- Dataset -
Source: an optimization exercise on an open RTL-to-GDS flow (aim: small area, a short achievable clock period and few clock cycles per item). Production flows keep margins and buffers that such runs may drop. At most, simulation tests tie the RTL to the original design; equivalence was not proved.

==> run B <==
==> flow/design.v <==
package mmu_pkg;
  typedef logic [39-1:0]    vaddr_t;
  typedef logic [56-1:0]    paddr_t;
  typedef logic [44-1:0]    ppn_t;
  typedef logic [39-13:0]   vpn_t;
  typedef enum logic [1:0] {
    PRIV_LVL_U = 2'b00,
    PRIV_LVL_S = 2'b01,
    PRIV_LVL_M = 2'b11
  } priv_lvl_t;
  typedef struct packed {
    logic [9:0] rsvd;
    ppn_t       ppn;
    logic [1:0] rsw;
    logic       d;
    logic       a;
    logic       g;
    logic       u;
    logic       x;
    logic       w;
    logic       r;
    logic       v;
  } pte_t;
  typedef struct packed {
    logic valid;
    vpn_t vpn;
    pte_t pte;
    logic is_2m;
    logic is_1g;
  } tlb_entry_t;
  typedef struct packed {
    logic hit;
    pte_t pte;
    logic is_2m;
    logic is_1g;
  } tlb_rsp_t;
  typedef enum logic [3:0] {
    EXC_INSTR_ACCESS_FAULT = 4'd1,
    EXC_INSTR_PAGE_FAULT   = 4'd12,
    EXC_LOAD_PAGE_FAULT    = 4'd13,
    EXC_STORE_PAGE_FAULT   = 4'd15
  } exc_cause_t;
  typedef struct packed {
    logic        valid;
    exc_cause_t  cause;
    logic [63:0] tval;
  } exc_t;
  typedef struct packed {
    logic   valid;
    vaddr_t vaddr;
  } walk_req_t;
  typedef struct packed {
    logic       done;
    logic       error;
    vaddr_t     vaddr;
    tlb_entry_t entry;
  } walk_rsp_t;
  typedef enum logic [1:0] {
    IDLE,
    READ,
    WAIT,
    DONE
  } ptw_state_t;
  function automatic paddr_t merge_paddr(ppn_t ppn, vaddr_t vaddr, logic is_2m, logic is_1g);
    paddr_t paddr;
    paddr = {ppn, vaddr[11:0]};
    if (is_2m) begin
      paddr[20:12] = vaddr[20:12];
    end
    if (is_1g) begin
      paddr[29:12] = vaddr[29:12];
    end
    merge_paddr = paddr;
  endfunction
endpackage
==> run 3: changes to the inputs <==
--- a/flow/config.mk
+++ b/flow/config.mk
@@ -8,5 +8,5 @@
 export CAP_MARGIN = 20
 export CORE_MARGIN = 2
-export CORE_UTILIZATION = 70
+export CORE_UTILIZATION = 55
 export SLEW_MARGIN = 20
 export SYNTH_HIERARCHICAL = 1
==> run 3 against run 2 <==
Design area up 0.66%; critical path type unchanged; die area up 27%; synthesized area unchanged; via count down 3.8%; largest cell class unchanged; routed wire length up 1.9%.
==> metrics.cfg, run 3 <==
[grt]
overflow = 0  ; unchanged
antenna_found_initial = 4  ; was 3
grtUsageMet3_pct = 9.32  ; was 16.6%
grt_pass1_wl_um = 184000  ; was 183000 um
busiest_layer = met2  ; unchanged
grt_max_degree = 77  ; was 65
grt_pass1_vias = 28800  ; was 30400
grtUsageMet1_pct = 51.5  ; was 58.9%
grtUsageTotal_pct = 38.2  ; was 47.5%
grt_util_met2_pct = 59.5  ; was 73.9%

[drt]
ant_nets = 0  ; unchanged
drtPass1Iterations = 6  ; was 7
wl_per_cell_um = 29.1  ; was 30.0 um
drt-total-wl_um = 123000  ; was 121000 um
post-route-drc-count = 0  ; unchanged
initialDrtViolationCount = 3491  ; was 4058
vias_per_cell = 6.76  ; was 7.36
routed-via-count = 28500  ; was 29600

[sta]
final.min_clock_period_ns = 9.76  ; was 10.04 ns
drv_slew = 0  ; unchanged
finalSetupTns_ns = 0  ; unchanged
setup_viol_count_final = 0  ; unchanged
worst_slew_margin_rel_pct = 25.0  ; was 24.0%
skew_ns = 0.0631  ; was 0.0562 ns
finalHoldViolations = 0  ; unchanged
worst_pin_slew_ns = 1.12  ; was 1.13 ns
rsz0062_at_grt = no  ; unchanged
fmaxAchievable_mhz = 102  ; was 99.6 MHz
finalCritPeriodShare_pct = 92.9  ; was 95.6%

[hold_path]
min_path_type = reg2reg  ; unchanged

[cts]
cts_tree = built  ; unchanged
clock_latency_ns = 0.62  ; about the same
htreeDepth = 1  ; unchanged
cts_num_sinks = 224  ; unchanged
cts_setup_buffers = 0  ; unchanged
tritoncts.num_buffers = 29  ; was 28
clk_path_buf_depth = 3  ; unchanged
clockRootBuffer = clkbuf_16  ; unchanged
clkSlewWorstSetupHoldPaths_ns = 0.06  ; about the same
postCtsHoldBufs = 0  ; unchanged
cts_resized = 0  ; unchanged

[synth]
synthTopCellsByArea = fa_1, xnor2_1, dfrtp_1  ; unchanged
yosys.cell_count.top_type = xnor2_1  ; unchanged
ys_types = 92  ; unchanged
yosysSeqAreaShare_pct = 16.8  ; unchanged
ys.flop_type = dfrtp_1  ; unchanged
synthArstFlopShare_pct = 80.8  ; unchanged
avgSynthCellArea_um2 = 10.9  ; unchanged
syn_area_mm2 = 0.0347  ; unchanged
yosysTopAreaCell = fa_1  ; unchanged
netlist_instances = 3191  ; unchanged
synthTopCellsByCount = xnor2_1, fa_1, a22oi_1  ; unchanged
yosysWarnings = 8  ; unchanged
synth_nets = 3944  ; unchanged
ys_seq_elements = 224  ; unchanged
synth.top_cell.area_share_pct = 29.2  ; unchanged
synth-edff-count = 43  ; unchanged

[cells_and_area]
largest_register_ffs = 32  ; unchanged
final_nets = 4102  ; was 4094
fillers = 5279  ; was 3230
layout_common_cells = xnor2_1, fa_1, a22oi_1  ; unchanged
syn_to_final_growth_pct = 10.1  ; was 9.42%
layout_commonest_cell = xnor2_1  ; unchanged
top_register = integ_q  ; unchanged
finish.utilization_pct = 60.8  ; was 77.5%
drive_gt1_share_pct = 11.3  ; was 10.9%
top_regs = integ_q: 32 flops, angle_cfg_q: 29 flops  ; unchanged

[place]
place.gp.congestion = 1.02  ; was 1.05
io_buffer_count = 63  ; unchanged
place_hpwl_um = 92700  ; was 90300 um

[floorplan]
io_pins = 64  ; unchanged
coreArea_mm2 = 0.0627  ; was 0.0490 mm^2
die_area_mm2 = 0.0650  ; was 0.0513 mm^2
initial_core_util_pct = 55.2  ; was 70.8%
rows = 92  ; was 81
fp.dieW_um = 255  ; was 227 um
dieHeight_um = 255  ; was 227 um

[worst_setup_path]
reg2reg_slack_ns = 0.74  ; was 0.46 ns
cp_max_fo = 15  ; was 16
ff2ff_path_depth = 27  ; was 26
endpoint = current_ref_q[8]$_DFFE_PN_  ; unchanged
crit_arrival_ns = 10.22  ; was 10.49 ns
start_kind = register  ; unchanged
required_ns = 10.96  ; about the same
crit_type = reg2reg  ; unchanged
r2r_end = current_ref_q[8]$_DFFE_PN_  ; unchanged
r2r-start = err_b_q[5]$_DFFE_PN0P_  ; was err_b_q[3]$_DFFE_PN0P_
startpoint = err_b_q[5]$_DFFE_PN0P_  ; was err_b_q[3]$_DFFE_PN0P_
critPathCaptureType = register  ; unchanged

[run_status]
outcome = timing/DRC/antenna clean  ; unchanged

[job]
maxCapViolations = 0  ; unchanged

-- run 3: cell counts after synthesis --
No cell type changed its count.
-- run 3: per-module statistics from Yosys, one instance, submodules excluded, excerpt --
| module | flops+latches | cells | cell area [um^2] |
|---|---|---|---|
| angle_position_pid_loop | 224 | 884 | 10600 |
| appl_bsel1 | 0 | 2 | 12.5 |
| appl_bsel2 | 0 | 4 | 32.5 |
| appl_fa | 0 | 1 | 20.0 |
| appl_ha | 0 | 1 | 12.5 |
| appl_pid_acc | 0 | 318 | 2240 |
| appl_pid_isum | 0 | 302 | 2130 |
From an optimization exercise on the open Yosys and OpenROAD flow, aimed at small area, a short achievable clock period and few clock cycles per item; shortcuts taken in it are not production practice.
Function was checked by simulation only, so behaviour that the tests miss may differ from the original.

Setup of rev 12:
Design yuv2rgb_top, start of the top module:
module yuv2rgb_top #(
	parameter int img_width = 320,
	parameter int img_height = 240
) (
	input logic CLOCK_50_I,
	input logic Resetn,
	input logic start,
	input logic [15:0] read_data,
	output logic [15:0] write_data,
	output logic [17:0] address,
	output logic write_en_n,
	output logic done
);
	localparam int macros_per_row = img_width / 4;
	localparam int n_pairs = img_width * img_height / 2;
	localparam logic [17:0] u_base = 18'(img_width * img_height / 2);
	localparam logic [17:0] v_base = 18'(img_width * img_height * 3 / 4);
	localparam logic [16:0] rgb_first = 17'(146944 - 131072);
	localparam logic [15:0] y_end = 16'(n_pairs + 2);
	localparam logic [6:0] col_idle = 7'(macros_per_row - 2);
	logic active;
	logic [3:0] ph;
	logic [15:0] ycnt;
	logic [6:0] col;
	logic wr_ok;
	logic [16:0] rgb;
	logic finish;
	logic wr_ok_n;
	logic wr_issue;
	logic [15:0] cidx_sum;
	logic [17:0] c_addr;
	assign finish = active && (ph == 4'd3) && (ycnt == y_end);
  ...
clock: 11.0 ns
lec_check: 0
cap_margin: 20
core_margin: 2
core_utilization: 40
slew_margin: 20
run.sh (not shown) runs the stock make flow with config.mk's settings and CLKGATE_MAP_FILE= SYNTH_SCRIPT=/design/flow/synth_recipe.tcl, a recipe that flattens the netlist after the stock synthesis.
Testbench counts of rev 12, summed over its fixed seeds: cycles 1,152,162, frames 6.
Relative to rev 12, the following input files were edited for rev 13:
- CAP_MARGIN now 80, was 20
- SLEW_MARGIN now 80, was 20
Findings:
Lower count of clock-buffer cells in the layout among rev 12 and rev 13: rev 13. Average vias per placed instance (lower): rev 13. Design area (rev 13 over rev 12): increase, 5.2%.

========
## run A
Another version of the RTL of yuv2rgb_top (not shown whole).
Size: about 440 flip-flops, about 55 I/O pins, ~0.025 mm2 of cells after synthesis.
## yuv2rgb_top
module yuv2rgb_top #(
	parameter int img_width = 320,
	parameter int img_height = 240
) (
	input logic CLOCK_50_I,
	input logic Resetn,
	input logic start,
	input logic [15:0] read_data,
	output logic [15:0] write_data,
	output logic [17:0] address,
	output logic write_en_n,
	output logic done
);
Settings: LEC_CHECK=0, CAP_MARGIN=20, CORE_MARGIN=2, CORE_UTILIZATION=40, CTS_BUF_LIST=sky130_fd_sc_hd__clkbuf_16, CTS_CLUSTER_DIAMETER=120, CTS_CLUSTER_SIZE=20, SLEW_MARGIN=20; clock period 11.0 ns.
standard.sh (not shown) runs the stock make flow with config.mk's settings and CLKGATE_MAP_FILE= SYNTH_SCRIPT=/design/flow/synth_recipe.tcl, a recipe that flattens the netlist after the stock synthesis.
==> flow/flow/run.sh <==
#!/bin/bash
# Standard layout, with the port buffers made from buf_1 cells instead of the
# default choice (a delay buffer): smaller, and faster to the outputs.
set -e
export BUFFER_PORTS_ARGS="-buffer_cell sky130_fd_sc_hd__buf_1"
bash standard.sh > standard.log 2>&1
Run A finished all stages; the layout is clean.
Testbench counts of run A, summed over its fixed seeds: cycles 1,152,168, frames 6.
Setup changes, run A to run B
# run A
export LEC_CHECK = 0
export CAP_MARGIN = 20
export CORE_MARGIN = 2
export CORE_UTILIZATION = 40
export CTS_BUF_LIST = sky130_fd_sc_hd__clkbuf_16
export CTS_CLUSTER_DIAMETER = 120
export CTS_CLUSTER_SIZE = 20
export SLEW_MARGIN = 20
create_clock -name core_clock -period 11.0 [get_ports {CLOCK_50_I}]
# run B
export LEC_CHECK = 0
export CAP_MARGIN = 20
export CORE_MARGIN = 2
export CORE_UTILIZATION = 40
export SLEW_MARGIN = 20
create_clock -name core_clock -period 11.0 [get_ports {CLOCK_50_I}]
--- outcome ---
Run B: all stages complete, timing, DRC and antenna checks passed
The routed via count of run B is higher than that of run A.
Run B ended with less number of filler instances in the final layout than run A.
Compared with run A, wire length on met3 in run B increased slightly.
Summary: top achievable clock speed, run B better than run A
Re minimum hold slack: run A and run B aren't equal, and the lower value belongs to run B.
Final critical-path setup slack ends up higher on run B.
Maximum buffer depth of the clock tree: run A vs run B — no meaningful difference
## Diff of input files: run C against run B
# run B
export LEC_CHECK = 0
export CAP_MARGIN = 20
export CORE_MARGIN = 2
export CORE_UTILIZATION = 40
export SLEW_MARGIN = 20
create_clock -name core_clock -period 11.0 [get_ports {CLOCK_50_I}]
# run C
export LEC_CHECK = 0
export CAP_MARGIN = 20
export CORE_MARGIN = 2
export CORE_UTILIZATION = 40
export CTS_BUF_LIST = sky130_fd_sc_hd__clkbuf_8
export CTS_CLUSTER_DIAMETER = 100
export CTS_CLUSTER_SIZE = 16
export SLEW_MARGIN = 20
create_clock -name core_clock -period 11.0 [get_ports {CLOCK_50_I}]
==> flow/run.sh (new file) <==
#!/bin/bash
# synth_recipe.tcl (not shown) runs the flow's synth.tcl, then flattens the netlist and writes it again
# the make line also repeats each setting of config.mk as NAME=value (left out here)
make -C /OpenROAD-flow-scripts/flow DESIGN_CONFIG=/design/flow/config.mk WORK_HOME=/design/flow/orfs CLKGATE_MAP_FILE= SYNTH_SCRIPT=/design/flow/synth_recipe.tcl finish
removed: flow/flow/run.sh
removed: flow/standard.sh
Notes after the runs:
Run B was larger in final cell area than run C. Per the comparison of run C with run B, clock buffer instance count of the final layout went down by 41%, maximum clock frequency shows a reduction of about 2%, share of final layout cell area taken by clock buffers and inverters down 3.7 points. The flow did not stop early for run C: all stages ran, and the layout cleared the timing, design-rule and antenna checks. Detailed placement HPWL for run C is lower than for run B. Lower wire length was reported by run C, not run B. [run C] critical path depth in cells fell 12 relative to run B. Looking at classification of the worst setup path, the reg2out result is from run C; the reg2reg one comes from run B.
Relative to run C, the following input files were edited for run D:
# run C
export LEC_CHECK = 0
export CAP_MARGIN = 20
export CORE_MARGIN = 2
export CORE_UTILIZATION = 40
export CTS_BUF_LIST = sky130_fd_sc_hd__clkbuf_8
export CTS_CLUSTER_DIAMETER = 100
export CTS_CLUSTER_SIZE = 16
export SLEW_MARGIN = 20
create_clock -name core_clock -period 11.0 [get_ports {CLOCK_50_I}]
# run D
export LEC_CHECK = 0
export CAP_MARGIN = 20
export CORE_MARGIN = 2
export CORE_UTILIZATION = 40
export SLEW_MARGIN = 20
create_clock -name core_clock -period 11.0 [get_ports {CLOCK_50_I}]
==> flow/flow/run.sh (new file) <==
#!/bin/bash
# Standard layout, with the port buffers made from buf_2 cells instead of the
# default choice (a delay buffer), so the paths to the outputs are shorter.
set -e
export BUFFER_PORTS_ARGS="-buffer_cell sky130_fd_sc_hd__buf_2"
bash standard.sh > standard.log 2>&1
==> flow/standard.sh (new file) <==
#!/bin/bash
# synth_recipe.tcl (not shown) runs the flow's synth.tcl, then flattens the netlist and writes it again
# the make line also repeats each setting of config.mk as NAME=value (left out here)
make -C /OpenROAD-flow-scripts/flow DESIGN_CONFIG=/design/flow/config.mk WORK_HOME=/design/flow/orfs CLKGATE_MAP_FILE= SYNTH_SCRIPT=/design/flow/synth_recipe.tcl "${@:-finish}"
removed: flow/run.sh
==> comparison <==
Run D completed; timing, DRC and antenna clean
Run C finished all stages; the layout is clean.
Area inside the core boundary delta (run C -> run D): insignificant
Final area ends up higher on run D.
Summary: with run C as the reference, wire length in run D moved up slightly.
Synthesized cell count of run D is on par with run C.
Comparing run C and run D, the lower maximum number of pins on one net before global-route repair is on run D.
Taking run C as the reference point, the number of vias after detailed routing of run D rises by 53.
In the reports for run C and run D, the smaller shortest clock period the worst path allows after layout belongs to run D.
Compared to run C, run D has critical path data required time 2.66 ns higher.
For run D, the worst-path cell with the longest stage delay was dfxtp_1, unlike run C, where it was clkdlybuf4s50_1.

[static timing again, ports no longer ideal]
The flow's constraints put no driver on any port. The routed layouts listed below were extracted and timed again, unchanged, in two steps. Step 1 assumes that a clkbuf_16 drives the clock port and a buf_2 every other input. Step 2 times the ports against the registers' clock, not the clock port: input delays grow and output delays shrink by t, the midpoint of the rising clock arrivals with the driver on. Three values: no drivers, after step 1, after step 2; two values: the first two.
run | t (ns) | setup WS [ns] | hold WS [ns] | worst slew at a driven data input, ns | cell pins on the clock port's net
rev 12 | 0.623 | 6.492 / 6.492 / 6.492 | 0.412 / 0.412 / 0.412 | 0.04 | 1
rev 13 | 0.616 | 6.182 / 6.182 / 6.182 | 0.415 / 0.415 / 0.415 | 0.04 | 1
run A | 0.627 | 7.298 / 7.298 / 7.298 | 0.416 / 0.416 / 0.416 | 0.05 | 1
run B | 0.639 | 7.313 / 7.313 / 7.313 | 0.412 / 0.412 / 0.412 | 0.05 | 1
run C | 0.649 | 7.240 / 7.192 / 7.302 | 0.408 / 0.408 / 0.408 | 0.03 | 1
run D | 0.630 | 7.288 / 7.288 / 7.288 | 0.416 / 0.416 / 0.416 | 0.05 | 1
After both steps setup and hold are still met in every run listed.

- Work to be completed -
Could you retype exactly the lines above, starting at the line that contains "cts_num_sinks = 224" and ending at the line that contains "synthArstFlopShare_pct = 80.8", and nothing more?

- Completed exercise -
cts_num_sinks = 224  ; unchanged
cts_setup_buffers = 0  ; unchanged
tritoncts.num_buffers = 29  ; was 28
clk_path_buf_depth = 3  ; unchanged
clockRootBuffer = clkbuf_16  ; unchanged
clkSlewWorstSetupHoldPaths_ns = 0.06  ; about the same
postCtsHoldBufs = 0  ; unchanged
cts_resized = 0  ; unchanged

[synth]
synthTopCellsByArea = fa_1, xnor2_1, dfrtp_1  ; unchanged
yosys.cell_count.top_type = xnor2_1  ; unchanged
ys_types = 92  ; unchanged
yosysSeqAreaShare_pct = 16.8  ; unchanged
ys.flop_type = dfrtp_1  ; unchanged
synthArstFlopShare_pct = 80.8  ; unchanged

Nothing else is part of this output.